◇Passing
■Missing 1
やけに月の明るい夜だった。
真っ暗でなければ眠れない雪也に合わせて、全く明かりを点けていない部屋。
道の街灯と月の光が、同じベッドの傍らで眠る貴仁の姿を映し出す。
カーテンを引いてもなお雪也が眠るには眩しい。
眠れないまま今夜は満月だろうかと一人考える。
煌々と照らす光に胸がざわめいた。
漠然とした恐怖感が意識を侵食していく。
まるで眠ることを咎めるような月明かり。
目を伏せても顔を枕に押し付けても、責めるように降り注ぐそれから逃れられない。
何度も寝返りを繰り返しては身を丸めた。
気休めに羊を数えても穏やかな休息は与えられない。
挿入されたまま反転する視界。
下から貫かれる衝撃に身体がしなった。
貴仁が自分の下で笑っている。
貴仁とは初めての体位。
息を吐きながら楽な姿勢を探した。
身体を支えるためについた両腕が震える。
刺激を受けるのを恐れてじっとしていると、下から揺すり上げられた。
「…やっ…あっ…!」
また背がしなって、貴仁の両膝に後ろ手に縋り付く。
「動けよ」
低く甘い声。
自分をみつめる視線を感じて身体が熱い。
顔を背けても逃れられない位置関係に、どうしようもない羞恥を感じた。
「わ…わかんない…っ」
腰を支える手つきが不穏で、必死で身をよじる。
「腰振れって」
「っ……」
羞恥が勝ってどうしても動けない。
上が初めてではないが、とにかく恥も外聞もなく、早くいかせる為に必死だったあれとは違う。

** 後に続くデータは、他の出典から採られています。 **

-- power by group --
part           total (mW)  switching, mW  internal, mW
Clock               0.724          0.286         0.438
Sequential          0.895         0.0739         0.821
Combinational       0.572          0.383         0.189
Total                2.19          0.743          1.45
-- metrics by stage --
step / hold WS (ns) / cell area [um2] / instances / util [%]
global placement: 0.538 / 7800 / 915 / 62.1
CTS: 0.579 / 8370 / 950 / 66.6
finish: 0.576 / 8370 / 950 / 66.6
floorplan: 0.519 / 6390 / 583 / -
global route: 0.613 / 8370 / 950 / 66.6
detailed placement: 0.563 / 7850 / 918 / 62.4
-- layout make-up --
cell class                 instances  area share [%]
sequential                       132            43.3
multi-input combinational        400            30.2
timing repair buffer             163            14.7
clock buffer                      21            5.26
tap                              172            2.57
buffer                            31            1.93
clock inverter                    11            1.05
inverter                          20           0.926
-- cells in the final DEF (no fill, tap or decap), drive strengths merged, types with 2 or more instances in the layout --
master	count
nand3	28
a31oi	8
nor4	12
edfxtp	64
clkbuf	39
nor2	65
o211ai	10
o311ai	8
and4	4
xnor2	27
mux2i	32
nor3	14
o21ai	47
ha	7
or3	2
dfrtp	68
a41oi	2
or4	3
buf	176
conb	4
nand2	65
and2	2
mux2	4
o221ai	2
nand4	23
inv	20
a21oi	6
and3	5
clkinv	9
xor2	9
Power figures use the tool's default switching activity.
<file path="src/rtl/apb_timer_if.sv">
// APB bus bundle for the apb_timer slave: select, address, strobes, data and response.
interface apb_timer_if;
    logic        PSEL;
    logic [5:0]  PADDR;
    logic        PENABLE;
    logic        PWRITE;
    logic [31:0] PWDATA;
    logic [31:0] PRDATA;
    logic        PREADY;
    logic        PSLVERR;

    modport master (
        output PSEL, PADDR, PENABLE, PWRITE, PWDATA,
        input  PRDATA, PREADY, PSLVERR
    );

    modport slave (
        input  PSEL, PADDR, PENABLE, PWRITE, PWDATA,
        output PRDATA, PREADY, PSLVERR
    );
endinterface

</file>
<file path="src/rtl/apb_timer.sv">
// Down-counting APB timer with prescaler, auto-reload/one-shot mode and level interrupt.
// Define APB_TIMER_CAPTURE_EN to add the CAPIN input-capture feature.
module apb_timer #(
    parameter int CNT_WIDTH = 32,
    parameter int PRE_WIDTH = 8
) (
    input  logic       PCLK,
    input  logic       PRESET,
`ifdef APB_TIMER_CAPTURE_EN
    input  logic       CAPIN,
`endif
    apb_timer_if.slave apb,
    output logic       TIMERINT
);

    localparam logic [5:0] ADDR_CTRL    = 6'h00;
    localparam logic [5:0] ADDR_LOAD    = 6'h01;
    localparam logic [5:0] ADDR_VALUE   = 6'h02;
    localparam logic [5:0] ADDR_INTSTAT = 6'h03;
    localparam logic [5:0] ADDR_CAPTURE = 6'h04;

    localparam logic [CNT_WIDTH-1:0] CNT_ONE = {{(CNT_WIDTH-1){1'b0}}, 1'b1};
    localparam logic [PRE_WIDTH-1:0] PRE_ONE = {{(PRE_WIDTH-1){1'b0}}, 1'b1};

    logic                 en_r, ie_r, oneshot_r, raw_r;
    logic [PRE_WIDTH-1:0] prescale_r, pre_cnt_r;
    logic [CNT_WIDTH-1:0] load_r, value_r;

    logic                 en_nxt_s, raw_nxt_s;
    logic [PRE_WIDTH-1:0] pre_cnt_nxt_s;
    logic [CNT_WIDTH-1:0] value_nxt_s;
    logic                 wr_s, wr_ctrl_s, wr_load_s, wr_value_s, wr_int_s;
    logic                 tick_s, expire_s;
    logic [31:0]          rdata_s;
    logic                 unmapped_s;

    assign wr_s       = apb.PSEL & apb.PENABLE & apb.PWRITE;
    assign wr_ctrl_s  = wr_s & (apb.PADDR == ADDR_CTRL);
    assign wr_load_s  = wr_s & (apb.PADDR == ADDR_LOAD);
    assign wr_value_s = wr_s & (apb.PADDR == ADDR_VALUE);
    assign wr_int_s   = wr_s & (apb.PADDR == ADDR_INTSTAT);

    assign tick_s   = en_r & (pre_cnt_r == prescale_r);
    assign expire_s = tick_s & (value_r == {CNT_WIDTH{1'b0}});

    // Next-state for prescaler, counter, enable and raw flag; bus writes take priority over ticks,
    // except that a fresh expiry beats a simultaneous RAW clear.
    always_comb begin
        pre_cnt_nxt_s = pre_cnt_r;
        value_nxt_s   = value_r;
        en_nxt_s      = en_r;
        raw_nxt_s     = raw_r;

        if (wr_ctrl_s || tick_s) begin
            pre_cnt_nxt_s = {PRE_WIDTH{1'b0}};
        end else if (en_r) begin
            pre_cnt_nxt_s = pre_cnt_r + PRE_ONE;
        end else begin
            pre_cnt_nxt_s = pre_cnt_r;
        end

        if (wr_value_s) begin
            value_nxt_s = apb.PWDATA[CNT_WIDTH-1:0];
        end else if (expire_s) begin
            value_nxt_s = load_r;
        end else if (tick_s) begin
            value_nxt_s = value_r - CNT_ONE;
        end else begin
            value_nxt_s = value_r;
        end

        if (wr_ctrl_s) begin
            en_nxt_s = apb.PWDATA[0];
        end else if (expire_s && oneshot_r) begin
            en_nxt_s = 1'b0;
        end else begin
            en_nxt_s = en_r;
        end

        if (expire_s) begin
            raw_nxt_s = 1'b1;
        end else if (wr_int_s && apb.PWDATA[0]) begin
            raw_nxt_s = 1'b0;
        end else begin
            raw_nxt_s = raw_r;
        end
    end

    // Timer state registers.
    always_ff @(posedge PCLK) begin
        if (PRESET) begin
            en_r       <= 1'b0;
            ie_r       <= 1'b0;
            oneshot_r  <= 1'b0;
            raw_r      <= 1'b0;
            prescale_r <= {PRE_WIDTH{1'b0}};
            pre_cnt_r  <= {PRE_WIDTH{1'b0}};
            load_r     <= {CNT_WIDTH{1'b0}};
            value_r    <= {CNT_WIDTH{1'b0}};
        end else begin
            en_r      <= en_nxt_s;
            raw_r     <= raw_nxt_s;
            pre_cnt_r <= pre_cnt_nxt_s;
            value_r   <= value_nxt_s;
            if (wr_ctrl_s) begin
                ie_r       <= apb.PWDATA[1];
                oneshot_r  <= apb.PWDATA[2];
                prescale_r <= apb.PWDATA[8 +: PRE_WIDTH];
            end
            if (wr_load_s) begin
                load_r <= apb.PWDATA[CNT_WIDTH-1:0];
            end
        end
    end

`ifdef APB_TIMER_CAPTURE_EN
    logic [1:0]           cap_sync_r;
    logic                 cap_prev_r, capraw_r, capie_r;
    logic [CNT_WIDTH-1:0] capture_r;
    logic                 cap_edge_s;

    assign cap_edge_s = cap_sync_r[1] & ~cap_prev_r;

    // CAPIN synchronizer, edge detector and capture registers; CAPTURE records the
    // counter value committed on the same edge, so it matches what VALUE then reads.
    always_ff @(posedge PCLK) begin
        if (PRESET) begin
            cap_sync_r <= 2'b00;
            cap_prev_r <= 1'b0;
            capraw_r   <= 1'b0;
            capie_r    <= 1'b0;
            capture_r  <= {CNT_WIDTH{1'b0}};
        end else begin
            cap_sync_r <= {cap_sync_r[0], CAPIN};
            cap_prev_r <= cap_sync_r[1];
            if (wr_ctrl_s) begin
                capie_r <= apb.PWDATA[3];
            end
            if (cap_edge_s) begin
                capture_r <= value_nxt_s;
                capraw_r  <= 1'b1;
            end else if (wr_int_s && apb.PWDATA[1]) begin
                capraw_r <= 1'b0;
            end
        end
    end

    assign TIMERINT = (raw_r & ie_r) | (capraw_r & capie_r);
`else
    assign TIMERINT = raw_r & ie_r;
`endif

    // Read-data mux and unmapped-offset decode.
    always_comb begin
        rdata_s    = 32'h0000_0000;
        unmapped_s = 1'b0;
        case (apb.PADDR)
            ADDR_CTRL: begin
                rdata_s[0] = en_r;
                rdata_s[1] = ie_r;
                rdata_s[2] = oneshot_r;
`ifdef APB_TIMER_CAPTURE_EN
                rdata_s[3] = capie_r;
`endif
                rdata_s[8 +: PRE_WIDTH] = prescale_r;
            end
            ADDR_LOAD:  rdata_s[CNT_WIDTH-1:0] = load_r;
            ADDR_VALUE: rdata_s[CNT_WIDTH-1:0] = value_r;
            ADDR_INTSTAT: begin
                rdata_s[0] = raw_r;
`ifdef APB_TIMER_CAPTURE_EN
                rdata_s[1] = capraw_r;
`endif
            end
`ifdef APB_TIMER_CAPTURE_EN
            ADDR_CAPTURE: rdata_s[CNT_WIDTH-1:0] = capture_r;
`endif
            default: unmapped_s = 1'b1;
        endcase
    end

    assign apb.PRDATA  = (apb.PSEL && !PRESET) ? rdata_s : 32'h0000_0000;
    assign apb.PSLVERR = apb.PSEL & apb.PENABLE & unmapped_s & ~PRESET;
    assign apb.PREADY  = 1'b1;

endmodule

</file>
<file path="src/flat_wrapper.sv">
// flat-port wrapper written by rule: the top's interface ports become plain ports
module apb_timer_flat 
#(
    parameter int CNT_WIDTH = 32,
    parameter int PRE_WIDTH = 8
)
  (PCLK, PRESET, TIMERINT, apb_PSEL, apb_PADDR, apb_PENABLE, apb_PWRITE, apb_PWDATA, apb_PRDATA, apb_PREADY, apb_PSLVERR);
  apb_timer_if apb_i ();
  input  logic PCLK;
  input  logic PRESET;
  output logic TIMERINT;
  input wire logic [$bits(apb_i.PSEL)-1:0] apb_PSEL;
  input wire logic [$bits(apb_i.PADDR)-1:0] apb_PADDR;
  input wire logic [$bits(apb_i.PENABLE)-1:0] apb_PENABLE;
  input wire logic [$bits(apb_i.PWRITE)-1:0] apb_PWRITE;
  input wire logic [$bits(apb_i.PWDATA)-1:0] apb_PWDATA;
  output wire logic [$bits(apb_i.PRDATA)-1:0] apb_PRDATA;
  output wire logic [$bits(apb_i.PREADY)-1:0] apb_PREADY;
  output wire logic [$bits(apb_i.PSLVERR)-1:0] apb_PSLVERR;
  assign apb_i.PSEL = apb_PSEL;
  assign apb_i.PADDR = apb_PADDR;
  assign apb_i.PENABLE = apb_PENABLE;
  assign apb_i.PWRITE = apb_PWRITE;
  assign apb_i.PWDATA = apb_PWDATA;
  assign apb_PRDATA = apb_i.PRDATA;
  assign apb_PREADY = apb_i.PREADY;
  assign apb_PSLVERR = apb_i.PSLVERR;
  apb_timer #(.CNT_WIDTH(CNT_WIDTH), .PRE_WIDTH(PRE_WIDTH)) u_core (.PCLK(PCLK), .PRESET(PRESET), .apb(apb_i), .TIMERINT(TIMERINT));
endmodule
</file>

貴仁相手でははしたない姿を見られたくない気持ちが先に立つ。
どう動けば気持ち良くさせられるかも分からない。
「……っ」
意思とは関係なく涙が滲んだ。
子供じゃないんだからと思うのに、溢れんばかりに瞳を被う。
下がいい。
「何だよ。したことねえの?」
今にも泣き出しそうな雪也の様子に、ふいに優しくなる声音。
けれど身体は正直に硬直した。
甘えて頷いてしまえばよかったと後悔する。
「……さっさとしろよ」
一気にトーンの落ちた声。
自分が躊躇う程貴仁の機嫌が悪くなるのが分かった。
甘えを一切許さない空気。
「早くしろって」
その声は刺すように冷たい。
甘い行為はまるで何かの罰に変貌したようだった。
「…っ………できない…」
冷え切った身体。
俯いて尚拒絶を示す。
した事ないのか。
先程の問い掛けの時、少し嬉しそうだったのを知っている。
蹂躙され尽くした身体が何よりのコンプレックス。
例え下手だろうと、あるいは馴れていようと、貴仁はきっとフォローを入れてくれる。
それが嫌だと思う。
行為の雰囲気は壊れないけれど、自分が何より気にしている事をその中でうやむやにされたくなかった。
セックスの雰囲気だけが大事なら、心の繋がりなんて必要はない。
それはきっと貴仁も同じはずだと、そっと顔を上げる。